Life Below Water
SDG 14-Ridding the Rivers of Waste
They seem to have a lower profile than the “blue lung” Mediterranean, and the “lowest point on earth” Dead Sea, but Israel’s rivers and streams are no less important for the overall heath of this country. For a tiny country, Israel boasts a wealth of beautiful rivers and streams. Sixteen of its main rivers flow into the Mediterranean Sea and fifteen flow into the Jordan River and Sea of Galille. At one time they all supported thriving ecosystems of flora and fauna. In recent years however, they have been plagued with deterioration and depletion due to a growing population that used its rivers for drinking and agricultural irrigation, as well as sewage disposal. Animals that once depended on the rivers’ waters fled, and plants dried up and withered.
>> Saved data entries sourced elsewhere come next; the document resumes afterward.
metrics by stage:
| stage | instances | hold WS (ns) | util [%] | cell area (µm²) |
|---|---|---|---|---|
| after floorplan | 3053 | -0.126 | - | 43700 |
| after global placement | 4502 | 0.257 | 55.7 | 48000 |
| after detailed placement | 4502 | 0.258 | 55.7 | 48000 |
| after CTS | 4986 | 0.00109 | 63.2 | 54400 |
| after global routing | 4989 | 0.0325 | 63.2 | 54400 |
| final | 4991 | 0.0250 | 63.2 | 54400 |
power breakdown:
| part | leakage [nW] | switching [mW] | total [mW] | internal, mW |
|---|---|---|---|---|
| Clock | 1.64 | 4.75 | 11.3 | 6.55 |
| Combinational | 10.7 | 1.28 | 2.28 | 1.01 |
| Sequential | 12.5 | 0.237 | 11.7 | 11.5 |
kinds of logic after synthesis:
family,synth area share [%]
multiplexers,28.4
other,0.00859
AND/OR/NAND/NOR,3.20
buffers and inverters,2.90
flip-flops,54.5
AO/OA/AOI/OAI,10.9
More than a decade ago, the Ministry of Environmental Protection (MoEP) stepped in and began to take action to assure the revitalization and restoration of Israel’s rivers, preventing the loss of these treasures. Public and private investments in river-saving technologies — such as sewage facilities and wastewater treatment plants — have gone a long way in boosting the effort and restoring the animals’ natural habitats. Riverbanks have been rehabilitated and riverside parks have been built as well.
The Kishon River is one beneficiary of MoEP aid. In 1994 the MoEP established the Kishon River Authority to restore the failing health of the Kishon River’s waters. The Kishon is the second largest of Israel’s coastal rivers, running a length of 70 kilometers from the Jezreel Valley and emptying into the Mediterranean Sea in Haifa. Instead of a sparkling and gurgling example of nature’s beauty, however, the Kishon — especially its seven most downstream kilometers — has become infamous for industrial pollution and high concentrations of heavy metals that have even been linked to incidents of cancer in those who have swum in its waters.
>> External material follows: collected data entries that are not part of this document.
**src/verilog/lsrb_pkg.sv**
```systemverilog
// Constants, codes and carrier types of the light sensor register bank.
// Assumes a 100 MHz system clock; used by scope by every design file except lsrb_sync.
package lsrb_pkg;

  // Bus address of the sensor and the register map
  localparam logic [6:0] DEV_ADDR    = 7'h39;
  localparam logic [7:0] REG_POWER   = 8'h00;
  localparam logic [7:0] REG_RESET   = 8'h01;
  localparam logic [7:0] REG_PERIOD  = 8'h02;
  localparam logic [7:0] REG_IRQ_SEL = 8'h03;
  localparam logic [7:0] REG_THR_LO  = 8'h04;
  localparam logic [7:0] REG_THR_HI  = 8'h05;
  localparam logic [7:0] REG_CNT_LO  = 8'h06;
  localparam logic [7:0] REG_CNT_HI  = 8'h07;
  localparam logic [7:0] REG_PART_LO = 8'h08;
  localparam logic [7:0] REG_PART_HI = 8'h09;

  // Power state codes
  localparam logic [7:0] PWR_OFF   = 8'h00;
  localparam logic [7:0] PWR_ON    = 8'h08;
  localparam logic [7:0] PWR_TEST1 = 8'h09;
  localparam logic [7:0] PWR_TEST2 = 8'h0A;
  localparam logic [7:0] PWR_TEST3 = 8'h0B;

  // Soft reset codes
  localparam logic [7:0] RST_CMD  = 8'h10;
  localparam logic [7:0] RST_IDLE = 8'h00;

  // Exposure period codes
  localparam logic [7:0] PERIOD_RST = 8'h02;
  localparam logic [7:0] PERIOD_MAX = 8'h07;

  // Interrupt pin codes
  localparam logic [7:0] IRQ_RISE = 8'h01;
  localparam logic [7:0] IRQ_FALL = 8'h02;
  localparam logic [7:0] IRQ_OFF  = 8'h03;
  localparam logic [7:0] IRQ_RST  = 8'h03;

  // Values after reset and fixed patterns
  localparam logic [7:0]  THR_LO_RST  = 8'h00;
  localparam logic [7:0]  THR_HI_RST  = 8'h08;
  localparam logic [15:0] CNT_RST     = 16'h0000;
  localparam logic [15:0] TEST2_VALUE = 16'h5555;
  localparam logic [15:0] TEST3_VALUE = 16'hAAAA;
  // Arbitrary identifier value
  localparam logic [15:0] PART_CODE   = 16'h4C53;

  // Timing
  localparam int unsigned CLK_MHZ             = 100;
  localparam int unsigned SHORTEST_PERIOD_US  = 6250;
  localparam int unsigned SHORTEST_PERIOD_CYC = SHORTEST_PERIOD_US * CLK_MHZ;
  localparam int unsigned POWER_ON_WAIT_US    = 1500;
  localparam int unsigned POWER_ON_WAIT_CYC   = POWER_ON_WAIT_US * CLK_MHZ;
  localparam int unsigned SETTLE_PERIODS      = 3;
  localparam logic [3:0]  BITS_PER_BYTE       = 4'h8;

  typedef enum {
    ST_IDLE,
    ST_ADDR,
    ST_ADDR_ACK,
    ST_REG,
    ST_REG_ACK,
    ST_WDATA,
    ST_WDATA_ACK,
    ST_RDATA,
    ST_RDATA_ACK
  } lsrb_i2c_state_e;

  typedef struct packed {
    logic       stb;
    logic [7:0] addr;
    logic [7:0] data;
  } lsrb_wr_s;

  typedef struct packed {
    logic scl;
    logic sda;
  } lsrb_bus_s;

endpackage

```
**src/verilog/lsrb_period_timer.sv**
```systemverilog
// Exposure period timer: one pulse at the end of each period.
// Assumes code is a legal period code 0 to 7 held in the register bank.
`timescale 1ns/1ps
module lsrb_period_timer #(
  parameter int unsigned SHORTEST_CYC = lsrb_pkg::SHORTEST_PERIOD_CYC
) (
  input  wire logic       clk,
  input  wire logic       rstn,
  input  wire logic       run,
  input  wire logic       restart,
  input  wire logic [2:0] code,
  output logic            period_end
);

  logic [31:0] count;
  logic [31:0] limit;

  // Code 7 is the shortest period, each lower code doubles it
  assign limit = 32'(SHORTEST_CYC) << (3'h7 - code);

  always_ff @(posedge clk) begin
    if (!rstn || restart || !run) begin
      count      <= 32'h0000_0000;
      period_end <= 1'b0;
    end else if (count >= limit - 32'h0000_0001) begin
      count      <= 32'h0000_0000;
      period_end <= 1'b1;
    end else begin
      count      <= count + 32'h0000_0001;
      period_end <= 1'b0;
    end
  end

endmodule // lsrb_period_timer

```
**src/verilog/lsrb_sync.sv**
```systemverilog
// Two flip-flop synchroniser for levels from outside the clock domain.
// Assumes the inputs are slow compared with the clock.
`timescale 1ns/1ps
module lsrb_sync #(
  parameter int WIDTH = 1
) (
  input  wire logic             clk,
  input  wire logic             rstn,
  input  wire logic [WIDTH-1:0] din,
  output logic      [WIDTH-1:0] dout
);

  logic [WIDTH-1:0] stage1;

  always_ff @(posedge clk) begin
    if (!rstn) begin
      stage1 <= {WIDTH{1'b1}};
      dout   <= {WIDTH{1'b1}};
    end else begin
      stage1 <= din;
      dout   <= stage1;
    end
  end

endmodule // lsrb_sync

```
**src/verilog/lsrb_top.sv**
```systemverilog
// Light sensor register bank with its two-wire bus slave and interrupt pin.
// Assumes SENSOR_COUNT comes from converter logic on SYS_CLK; SCL and SDA
// are open-drain pins outside the clock domain.
// Behaviour
// - Power code 0x00 stops and powers down; 0x08 runs normally, default.
// - Test codes 0x0A and 0x0B read counts 0x5555 and 0xAAAA; 0x09 reserved.
// - Illegal codes written to registers 0 to 3 store their default.
// - Defaults load only at reset; power commands keep register values.
// - Reset code 0x10 then STOP restarts measuring and clears the count.
// - Reset register clears itself to zero after the soft reset.
// - Period codes 0 to 7 give 800 down to 6.25 ms; default 200 ms.
// - When disabled the interrupt pin is released, never driven low.
// - Threshold low byte at 0x04, high byte 0x05, default 0x0800.
// - Count readable only, low at 0x06, high at 0x07, reset zero.
// - Fixed identifier read as low byte 0x08 and high byte 0x09.
// - Interrupt active while count exceeds threshold, inactive otherwise.
// - Powering down forces the interrupt output inactive.
// - Pointer advances after each data byte, for block writes and reads.
`timescale 1ns/1ps
module lsrb_top #(
  parameter int unsigned SHORTEST_CYC = lsrb_pkg::SHORTEST_PERIOD_CYC
) (
  input  wire logic        SYS_CLK,
  input  wire logic        RSTN,
  input  wire logic        SCL_IN,
  input  wire logic        SDA_IN,
  output logic             SDA_OUT,
  output logic             SDA_OE_N,
  output logic             INT_OUT,
  output logic             INT_OE_N,
  input  wire logic [15:0] SENSOR_COUNT
);

  lsrb_pkg::lsrb_bus_s       bus_raw;
  lsrb_pkg::lsrb_bus_s       bus_s;
  lsrb_pkg::lsrb_bus_s       bus_d;
  lsrb_pkg::lsrb_i2c_state_e state;
  lsrb_pkg::lsrb_wr_s        wr;

  logic [3:0]  bit_cnt;
  logic [7:0]  shift;
  logic [7:0]  ptr;
  logic        rw;
  logic        got_ack;
  logic        sda_low;
  logic        scl_rise;
  logic        scl_fall;
  logic        start_c;
  logic        stop_c;
  logic [7:0]  rd_byte;

  logic [7:0]  pwr_reg;
  logic [7:0]  rst_reg;
  logic [7:0]  period_reg;
  logic [7:0]  irq_sel;
  logic [7:0]  thr_lo;
  logic [7:0]  thr_hi;
  logic [15:0] light_count;
  logic        powered;
  logic        soft_reset_go;
  logic        power_on_cmd;
  logic        period_end;
  logic        irq_active;
  logic        pin_high;

  assign bus_raw = '{scl: SCL_IN, sda: SDA_IN};

  lsrb_sync #(
    .WIDTH (2)
  ) u_sync (
    .clk  (SYS_CLK),
    .rstn (RSTN),
    .din  (bus_raw),
    .dout (bus_s)
  );

  // Edge and bus condition detection on synchronised lines
  always_ff @(posedge SYS_CLK) begin
    if (!RSTN) begin
      bus_d <= '{scl: 1'b1, sda: 1'b1};
    end else begin
      bus_d <= bus_s;
    end
  end

  assign scl_rise = bus_s.scl & ~bus_d.scl;
  assign scl_fall = ~bus_s.scl & bus_d.scl;
  assign start_c  = bus_s.scl & bus_d.scl & bus_d.sda & ~bus_s.sda;
  assign stop_c   = bus_s.scl & bus_d.scl & ~bus_d.sda & bus_s.sda;

  // Read multiplexer; unmapped addresses read zero
  always_comb begin
    rd_byte = 8'h00;
    unique case (ptr)
      lsrb_pkg::REG_POWER:   rd_byte = pwr_reg;
      lsrb_pkg::REG_RESET:   rd_byte = rst_reg;
      lsrb_pkg::REG_PERIOD:  rd_byte = period_reg;
      lsrb_pkg::REG_IRQ_SEL: rd_byte = irq_sel;
      lsrb_pkg::REG_THR_LO:  rd_byte = thr_lo;
      lsrb_pkg::REG_THR_HI:  rd_byte = thr_hi;
      lsrb_pkg::REG_CNT_LO: begin
        if (pwr_reg == lsrb_pkg::PWR_TEST2) begin
          rd_byte = lsrb_pkg::TEST2_VALUE[7:0];
        end else if (pwr_reg == lsrb_pkg::PWR_TEST3) begin
          rd_byte = lsrb_pkg::TEST3_VALUE[7:0];
        end else begin
          rd_byte = light_count[7:0];
        end
      end
      lsrb_pkg::REG_CNT_HI: begin
        if (pwr_reg == lsrb_pkg::PWR_TEST2) begin
          rd_byte = lsrb_pkg::TEST2_VALUE[15:8];
        end else if (pwr_reg == lsrb_pkg::PWR_TEST3) begin
          rd_byte = lsrb_pkg::TEST3_VALUE[15:8];
        end else begin
          rd_byte = light_count[15:8];
        end
      end
      lsrb_pkg::REG_PART_LO: rd_byte = lsrb_pkg::PART_CODE[7:0];
      lsrb_pkg::REG_PART_HI: rd_byte = lsrb_pkg::PART_CODE[15:8];
      default:               rd_byte = 8'h00;
    endcase
  end

  // Bus slave: address, register pointer, write data and read data
  always_ff @(posedge SYS_CLK) begin
    if (!RSTN) begin
      state   <= lsrb_pkg::ST_IDLE;
      bit_cnt <= 4'h0;
      shift   <= 8'h00;
      ptr     <= 8'h00;
      rw      <= 1'b0;
      got_ack <= 1'b0;
      sda_low <= 1'b0;
      wr      <= '0;
    end else begin
      wr.stb <= 1'b0;
      if (start_c) begin
        state   <= lsrb_pkg::ST_ADDR;
        bit_cnt <= 4'h0;
        sda_low <= 1'b0;
      end else if (stop_c) begin
        state   <= lsrb_pkg::ST_IDLE;
        sda_low <= 1'b0;
      end else begin
        unique case (state)
          lsrb_pkg::ST_IDLE: begin
            sda_low <= 1'b0;
          end
          lsrb_pkg::ST_ADDR, lsrb_pkg::ST_REG, lsrb_pkg::ST_WDATA: begin
            if (scl_rise) begin
              shift   <= {shift[6:0], bus_s.sda};
              bit_cnt <= bit_cnt + 4'h1;
            end else if (scl_fall && bit_cnt == lsrb_pkg::BITS_PER_BYTE) begin
              bit_cnt <= 4'h0;
              if (state == lsrb_pkg::ST_ADDR) begin
                if (shift[7:1] == lsrb_pkg::DEV_ADDR) begin
                  rw      <= shift[0];
                  sda_low <= 1'b1;
                  state   <= lsrb_pkg::ST_ADDR_ACK;
                end else begin
                  state <= lsrb_pkg::ST_IDLE;
                end
              end else if (state == lsrb_pkg::ST_REG) begin
                ptr     <= shift;
                sda_low <= 1'b1;
                state   <= lsrb_pkg::ST_REG_ACK;
              end else begin
                wr      <= '{stb: 1'b1, addr: ptr, data: shift};
                sda_low <= 1'b1;
                state   <= lsrb_pkg::ST_WDATA_ACK;
              end
            end
          end
          lsrb_pkg::ST_ADDR_ACK: begin
            if (scl_fall) begin
              if (rw) begin
                shift   <= rd_byte;
                sda_low <= ~rd_byte[7];
                ptr     <= ptr + 8'h01;
                state   <= lsrb_pkg::ST_RDATA;
              end else begin
                sda_low <= 1'b0;
                state   <= lsrb_pkg::ST_REG;
              end
            end
          end
          lsrb_pkg::ST_REG_ACK: begin
            if (scl_fall) begin
              sda_low <= 1'b0;
              state   <= lsrb_pkg::ST_WDATA;
            end
          end
          lsrb_pkg::ST_WDATA_ACK: begin
            if (scl_fall) begin
              sda_low <= 1'b0;
              ptr     <= ptr + 8'h01;
              state   <= lsrb_pkg::ST_WDATA;
            end
          end
          lsrb_pkg::ST_RDATA: begin
            if (scl_rise) begin
              bit_cnt <= bit_cnt + 4'h1;
            end else if (scl_fall) begin
              if (bit_cnt == lsrb_pkg::BITS_PER_BYTE) begin
                bit_cnt <= 4'h0;
                sda_low <= 1'b0;
                state   <= lsrb_pkg::ST_RDATA_ACK;
              end else begin
                shift   <= {shift[6:0], 1'b0};
                sda_low <= ~shift[6];
              end
            end
          end
          lsrb_pkg::ST_RDATA_ACK: begin
            if (scl_rise) begin
              got_ack <= ~bus_s.sda;
            end else if (scl_fall) begin
              if (got_ack) begin
                shift   <= rd_byte;
                sda_low <= ~rd_byte[7];
                ptr     <= ptr + 8'h01;
                state   <= lsrb_pkg::ST_RDATA;
              end else begin
                state <= lsrb_pkg::ST_IDLE;
              end
            end
          end
        endcase
      end
    end
  end

  // Data pin drive: enable low while pulling the line low
  always_ff @(posedge SYS_CLK) begin
    if (!RSTN) begin
      SDA_OUT  <= 1'b0;
      SDA_OE_N <= 1'b1;
    end else begin
      SDA_OUT  <= 1'b0;
      SDA_OE_N <= ~sda_low;
    end
  end

  assign soft_reset_go = stop_c && (rst_reg == lsrb_pkg::RST_CMD);
  assign power_on_cmd  = wr.stb && (wr.addr == lsrb_pkg::REG_POWER) &&
                         (pwr_reg == lsrb_pkg::PWR_OFF);
  assign powered       = (pwr_reg != lsrb_pkg::PWR_OFF);

  // Control registers; defaults only at reset, illegal codes take default
  always_ff @(posedge SYS_CLK) begin
    if (!RSTN) begin
      pwr_reg    <= lsrb_pkg::PWR_ON;
      period_reg <= lsrb_pkg::PERIOD_RST;
      irq_sel    <= lsrb_pkg::IRQ_RST;
      thr_lo     <= lsrb_pkg::THR_LO_RST;
      thr_hi     <= lsrb_pkg::THR_HI_RST;
    end else if (wr.stb) begin
      unique case (wr.addr)
        lsrb_pkg::REG_POWER: begin
          if (wr.data == lsrb_pkg::PWR_OFF || wr.data == lsrb_pkg::PWR_ON ||
              wr.data == lsrb_pkg::PWR_TEST1 ||
              wr.data == lsrb_pkg::PWR_TEST2 ||
              wr.data == lsrb_pkg::PWR_TEST3) begin
            pwr_reg <= wr.data;
          end else begin
            pwr_reg <= lsrb_pkg::PWR_ON;
          end
        end
        lsrb_pkg::REG_PERIOD: begin
          if (wr.data <= lsrb_pkg::PERIOD_MAX) begin
            period_reg <= wr.data;
          end else begin
            period_reg <= lsrb_pkg::PERIOD_RST;
          end
        end
        lsrb_pkg::REG_IRQ_SEL: begin
          if (wr.data >= lsrb_pkg::IRQ_RISE && wr.data <= lsrb_pkg::IRQ_OFF)
          begin
            irq_sel <= wr.data;
          end else begin
            irq_sel <= lsrb_pkg::IRQ_RST;
          end
        end
        lsrb_pkg::REG_THR_LO: thr_lo <= wr.data;
        lsrb_pkg::REG_THR_HI: thr_hi <= wr.data;
        default: begin
        end
      endcase
    end
  end

  // Soft reset register; clears itself when the reset is carried out
  always_ff @(posedge SYS_CLK) begin
    if (!RSTN) begin
      rst_reg <= lsrb_pkg::RST_IDLE;
    end else if (wr.stb && wr.addr == lsrb_pkg::REG_RESET) begin
      if (wr.data == lsrb_pkg::RST_CMD) begin
        rst_reg <= lsrb_pkg::RST_CMD;
      end else begin
        rst_reg <= lsrb_pkg::RST_IDLE;
      end
    end else if (soft_reset_go) begin
      rst_reg <= lsrb_pkg::RST_IDLE;
    end
  end

  lsrb_period_timer #(
    .SHORTEST_CYC (SHORTEST_CYC)
  ) u_timer (
    .clk        (SYS_CLK),
    .rstn       (RSTN),
    .run        (powered),
    .restart    (soft_reset_go | power_on_cmd),
    .code       (period_reg[2:0]),
    .period_end (period_end)
  );

  // Light count: whole word at each period end, cleared by soft reset
  always_ff @(posedge SYS_CLK) begin
    if (!RSTN) begin
      light_count <= lsrb_pkg::CNT_RST;
    end else if (soft_reset_go) begin
      light_count <= lsrb_pkg::CNT_RST;
    end else if (period_end) begin
      light_count <= SENSOR_COUNT;
    end
  end

  // Threshold comparison, inactive while powered down
  always_ff @(posedge SYS_CLK) begin
    if (!RSTN) begin
      irq_active <= 1'b0;
    end else begin
      irq_active <= powered && (light_count > {thr_hi, thr_lo});
    end
  end

  always_comb begin
    pin_high = 1'b1;
    unique case (irq_sel)
      lsrb_pkg::IRQ_RISE: pin_high = irq_active;
      lsrb_pkg::IRQ_FALL: pin_high = ~irq_active;
      default:            pin_high = 1'b1;
    endcase
  end

  // Interrupt pin is open drain: enable low only while pulling low
  always_ff @(posedge SYS_CLK) begin
    if (!RSTN) begin
      INT_OUT  <= 1'b0;
      INT_OE_N <= 1'b1;
    end else begin
      INT_OUT  <= 1'b0;
      INT_OE_N <= pin_high;
    end
  end

endmodule // lsrb_top
```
Led by the MoEP and in cooperation with the Kishon River Authority, the Kishon Drainage Authority set to the task of dredging tens of thousands of cubic meters of contaminated sediment from the river bottom. Several years later the polluting industries and the Haifa wastewater treatment plant were required by the MoEP to apply for waste discharge permits under the Prevention of Sea Pollution by Land-Based Sources Law. In addition, they could no longer discharge their effluents to the Kishon River with impunity.
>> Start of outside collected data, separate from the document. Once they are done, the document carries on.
==> src/verilog/sib_pkg.sv <==
// Purpose: Shared types and constants for the inter-bank command tracker.
// Assumes: Four banks, 12-bit address, 16-bit data, 25 MHz system clock.
// Notes:   Timing figures are in ns; cycle counts are derived from them.
`default_nettype none

package sib_pkg;

  // ----------------------------------------------------------------------
  // Geometry
  // ----------------------------------------------------------------------
  localparam int NUM_BANKS = 4;        // Banks tracked independently.
  localparam int BA_W      = 2;        // Bank address width.
  localparam int ADDR_W    = 12;       // Multiplexed address width.
  localparam int COL_W     = 8;        // Column address width.
  localparam int DQ_W      = 16;       // Data bus width.
  localparam int DQM_W     = 2;        // One mask bit per byte lane.
  localparam int AP_BIT    = 10;       // Address bit selecting auto precharge.
  localparam int CNT_W     = 4;        // Burst beat counter width.
  localparam int TMR_W     = 4;        // Per-bank timer width.
  localparam int WBUF_DEPTH = 32;      // Write beat buffer depth in words.

  // ----------------------------------------------------------------------
  // Timing
  // ----------------------------------------------------------------------
  localparam int CLK_PERIOD_NS = 40;   // System clock period.
  localparam int T_RCD_NS_DEF  = 20;   // Row to column delay, minimum.
  localparam int T_RP_NS_DEF   = 20;   // Precharge period, minimum.
  localparam int T_WR_NS_DEF   = 14;   // Write recovery time, minimum.
  localparam int CAS_LAT_DEF   = 2;    // CAS latency in clocks.
  localparam logic [CNT_W-1:0] BURST_LEN_DEF = 4'h4;  // Beats per burst.
  localparam logic [CNT_W-1:0] BEAT_LAST = 4'h1;      // Final beat left.
  localparam logic [TMR_W-1:0] TMR_DONE  = 4'h1;      // Final timer tick.
  localparam logic [TMR_W-1:0] TMR_ZERO  = 4'h0;      // Timer stopped.

  // Least times round up to whole cycles, never below one cycle.
  function automatic int sib_min_cyc(input int ns);
    int c;
    c = (ns + CLK_PERIOD_NS - 1) / CLK_PERIOD_NS;
    return (c < 1) ? 1 : c;
  endfunction

  // ----------------------------------------------------------------------
  // Types
  // ----------------------------------------------------------------------
  // Command pins as sampled on the rising edge.
  typedef struct packed {
    logic              cs_n;
    logic              ras_n;
    logic              cas_n;
    logic              we_n;
    logic [BA_W-1:0]   ba;
    logic [ADDR_W-1:0] addr;
  } sib_cmd_s;

  // One accepted write beat handed to the storage side.
  typedef struct packed {
    logic [BA_W-1:0]  ba;
    logic [COL_W-1:0] col;
    logic [DQM_W-1:0] be;
    logic [DQ_W-1:0]  data;
  } sib_wbeat_s;

  // One read beat address requested from the storage side.
  typedef struct packed {
    logic [BA_W-1:0]  ba;
    logic [COL_W-1:0] col;
  } sib_raddr_s;

  // Decoded commands.
  typedef enum logic [3:0] {
    CMD_INH, CMD_NOP, CMD_ACT, CMD_RD, CMD_WR,
    CMD_PRE, CMD_BST, CMD_REF, CMD_MRS
  } sib_cmd_e;

  // Per-bank states.
  typedef enum logic [3:0] {
    BK_IDLE, BK_ACTIVATING, BK_ACTIVE, BK_READ, BK_WRITE,
    BK_READ_AP, BK_WRITE_AP, BK_RECOVER, BK_PRECHARGING
  } sib_bank_e;

endpackage : sib_pkg

`default_nettype wire

==> src/verilog/sib_interbank.sv <==
// Purpose: Per-bank state tracking, burst control and data path of a
//          four-bank synchronous DRAM, seen from behind its pins.
// Assumes: Burst length of two or more; CAS latency of two or more.
// Notes:   Write beats leave through a buffer; read data is fetched from
//          the storage side in the same cycle as the address is presented.
//
// Functional notes
// - Inhibit and no-operation let operations continue.
// - Decode active, read, write, precharge from strobes.
// - Burst terminate hits only the bursting bank.
// - Reads and writes accept either precharge variant.
// - Interrupted auto-precharge burst precharges on its own.
// - Precharge elsewhere leaves running burst untouched.
// - Read interrupts read; new data after CAS.
// - Write cuts a plain read; mask first.
// - Read cuts write; last data one before.
// - Write cuts write; last data one before.
// - Auto-precharge read cut by read: precharge now.
// - Auto-precharge read cut by write: precharge now.
// - Auto-precharge write cut by read: recover first.
// - Auto-precharge write cut by write: recover first.
// - Idle only after precharge time elapsed.
// - Row active once activation delay elapsed.
// - Auto-precharge access lasts until precharge done.
// - Terminate applies to most recent burst.
`timescale 1ns/100ps
`default_nettype none

// --------------------------------------------------------------------------
// Write beat buffer
// --------------------------------------------------------------------------
module sib_fifo #(
  parameter int WIDTH = 16,
  parameter int DEPTH = 32
) (
  // Clock and reset
  input  wire logic             clk_sys_i,
  input  wire logic             rstn_i,
  // Fill side
  input  wire logic             in_valid_i,
  output logic                  in_ready_o,
  input  wire logic [WIDTH-1:0] in_data_i,
  // Drain side
  output logic                  out_valid_o,
  input  wire logic             out_ready_i,
  output logic [WIDTH-1:0]      out_data_o
);
  localparam int PW = $clog2(DEPTH);

  logic [WIDTH-1:0] mem_q [DEPTH];     // Storage words.
  logic [PW-1:0]    wp_q;              // Write pointer.
  logic [PW-1:0]    rp_q;              // Read pointer.
  logic [PW:0]      cnt_q;             // Words held.
  logic             push;              // Word enters this cycle.
  logic             pop;               // Word leaves this cycle.

  assign in_ready_o  = (cnt_q != (PW+1)'(DEPTH));
  assign out_valid_o = (cnt_q != '0);
  assign out_data_o  = mem_q[rp_q];
  assign push        = in_valid_i && in_ready_o;
  assign pop         = out_valid_o && out_ready_i;

  // Storage is written without reset; only valid words are ever read.
  always_ff @(posedge clk_sys_i) begin
    if (push) begin
      mem_q[wp_q] <= in_data_i;
    end
  end

  // Pointers wrap naturally at a power-of-two depth.
  always_ff @(posedge clk_sys_i or negedge rstn_i) begin
    if (!rstn_i) begin
      wp_q  <= '0;
      rp_q  <= '0;
      cnt_q <= '0;
    end else begin
      if (push) begin
        wp_q <= wp_q + 1'b1;
      end
      if (pop) begin
        rp_q <= rp_q + 1'b1;
      end
      cnt_q <= cnt_q + (PW+1)'(push) - (PW+1)'(pop);
    end
  end
endmodule // sib_fifo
Real legislation came into effect with the passing of Govt. Decision No. 969, which was a master plan for the restoration of the river. The main objectives of the plan were: a clean and flowing river that acts as a lever for economic development; the reduction of flooding risk and damage; and the construction of a metropolitan park facing the river. Not more than a year after the plan was approved, pollution from industrial plants had already been reduced by 90%, and fish, birds, turtles and vegetation that had been all but lost began to return to the river.
Several years later, however, a main provision of the master plan was still unfulfilled, namely the need to remove the contaminated sediment that sat at the bottom of the riverbed. This toxic material made the rehabilitation of the river’s ecosystem and the creation of a recreational park around the river impossible. The Kishon Drainage and Rivers Authority called for expert engineers to propose a viable solution. And that they did, with finesse. An Israeli engineering company came up with a plan that involved not only dredging and removing the sediment from seven kilometers of the downstream section of the Kishon riverbed, but then dewatering the dredged sediment slurry and treating it with bioremediation before piling the treated sediment into landscaped hills in preparation for their incorporation into a public park.
This idea — also known as Govt. Decision No. 3454 — was approved with flying colors and the three-year, NIS 220 million action plan for the cleanup and rehabilitation of the Kishon River thus began in earnest. Today the Kishon Park features beautiful flora and fauna along its pedestrian paths, and green grass covering 33,000 square meters of land. Picnic areas abound and the Haifa Marina is only a stone’s throw away. A true environmental achievement-in-progress.